* **What you should do**: Restate word for word the entries below, starting with the line with "Operators with widths" and continuing through the line with "- scdt_detect |". Include both of those lines and no others.

* **Task data**:

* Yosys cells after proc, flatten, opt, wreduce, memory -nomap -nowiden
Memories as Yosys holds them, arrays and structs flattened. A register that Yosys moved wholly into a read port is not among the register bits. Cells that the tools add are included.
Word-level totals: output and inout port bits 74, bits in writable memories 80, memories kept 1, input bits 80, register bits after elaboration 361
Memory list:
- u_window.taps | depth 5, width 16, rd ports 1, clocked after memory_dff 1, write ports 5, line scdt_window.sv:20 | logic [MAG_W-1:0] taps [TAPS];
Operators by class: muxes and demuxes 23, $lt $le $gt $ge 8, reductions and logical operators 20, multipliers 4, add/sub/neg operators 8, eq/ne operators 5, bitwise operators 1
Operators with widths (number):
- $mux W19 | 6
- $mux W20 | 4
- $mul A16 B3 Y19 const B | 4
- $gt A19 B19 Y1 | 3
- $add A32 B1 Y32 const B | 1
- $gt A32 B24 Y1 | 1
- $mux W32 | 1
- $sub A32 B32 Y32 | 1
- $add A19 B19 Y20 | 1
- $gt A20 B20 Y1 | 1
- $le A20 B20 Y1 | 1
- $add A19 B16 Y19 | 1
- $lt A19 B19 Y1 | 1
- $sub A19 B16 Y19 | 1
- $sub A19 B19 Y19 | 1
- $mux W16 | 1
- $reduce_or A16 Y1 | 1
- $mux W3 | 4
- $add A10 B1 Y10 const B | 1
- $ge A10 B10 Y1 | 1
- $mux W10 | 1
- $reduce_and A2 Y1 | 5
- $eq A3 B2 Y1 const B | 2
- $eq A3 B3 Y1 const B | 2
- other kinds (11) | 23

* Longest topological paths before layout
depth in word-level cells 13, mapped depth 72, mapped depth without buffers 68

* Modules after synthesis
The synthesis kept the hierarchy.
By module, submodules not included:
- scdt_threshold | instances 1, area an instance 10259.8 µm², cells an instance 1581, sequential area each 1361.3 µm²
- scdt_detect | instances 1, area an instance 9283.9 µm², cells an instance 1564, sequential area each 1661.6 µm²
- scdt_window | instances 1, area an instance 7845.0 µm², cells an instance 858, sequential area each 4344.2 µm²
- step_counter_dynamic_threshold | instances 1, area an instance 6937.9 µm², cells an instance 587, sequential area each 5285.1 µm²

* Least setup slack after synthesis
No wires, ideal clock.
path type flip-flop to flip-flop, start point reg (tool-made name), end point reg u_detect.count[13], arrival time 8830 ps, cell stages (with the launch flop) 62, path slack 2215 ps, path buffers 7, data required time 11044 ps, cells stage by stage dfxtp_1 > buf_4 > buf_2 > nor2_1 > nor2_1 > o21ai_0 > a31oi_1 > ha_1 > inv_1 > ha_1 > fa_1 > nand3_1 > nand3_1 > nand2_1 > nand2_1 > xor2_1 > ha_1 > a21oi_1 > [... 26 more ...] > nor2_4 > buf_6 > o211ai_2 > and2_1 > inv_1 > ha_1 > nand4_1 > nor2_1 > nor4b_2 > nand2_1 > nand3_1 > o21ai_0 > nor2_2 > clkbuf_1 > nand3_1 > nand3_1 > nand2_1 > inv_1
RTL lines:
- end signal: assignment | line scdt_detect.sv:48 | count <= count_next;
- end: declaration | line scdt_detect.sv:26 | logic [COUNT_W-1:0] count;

* **Task solution**:
Operators with widths (number):
- $mux W19 | 6
- $mux W20 | 4
- $mul A16 B3 Y19 const B | 4
- $gt A19 B19 Y1 | 3
- $add A32 B1 Y32 const B | 1
- $gt A32 B24 Y1 | 1
- $mux W32 | 1
- $sub A32 B32 Y32 | 1
- $add A19 B19 Y20 | 1
- $gt A20 B20 Y1 | 1
- $le A20 B20 Y1 | 1
- $add A19 B16 Y19 | 1
- $lt A19 B19 Y1 | 1
- $sub A19 B16 Y19 | 1
- $sub A19 B19 Y19 | 1
- $mux W16 | 1
- $reduce_or A16 Y1 | 1
- $mux W3 | 4
- $add A10 B1 Y10 const B | 1
- $ge A10 B10 Y1 | 1
- $mux W10 | 1
- $reduce_and A2 Y1 | 5
- $eq A3 B2 Y1 const B | 2
- $eq A3 B3 Y1 const B | 2
- other kinds (11) | 23

* Longest topological paths before layout
depth in word-level cells 13, mapped depth 72, mapped depth without buffers 68

* Modules after synthesis
The synthesis kept the hierarchy.
By module, submodules not included:
- scdt_threshold | instances 1, area an instance 10259.8 µm², cells an instance 1581, sequential area each 1361.3 µm²
- scdt_detect | instances 1, area an instance 9283.9 µm², cells an instance 1564, sequential area each 1661.6 µm²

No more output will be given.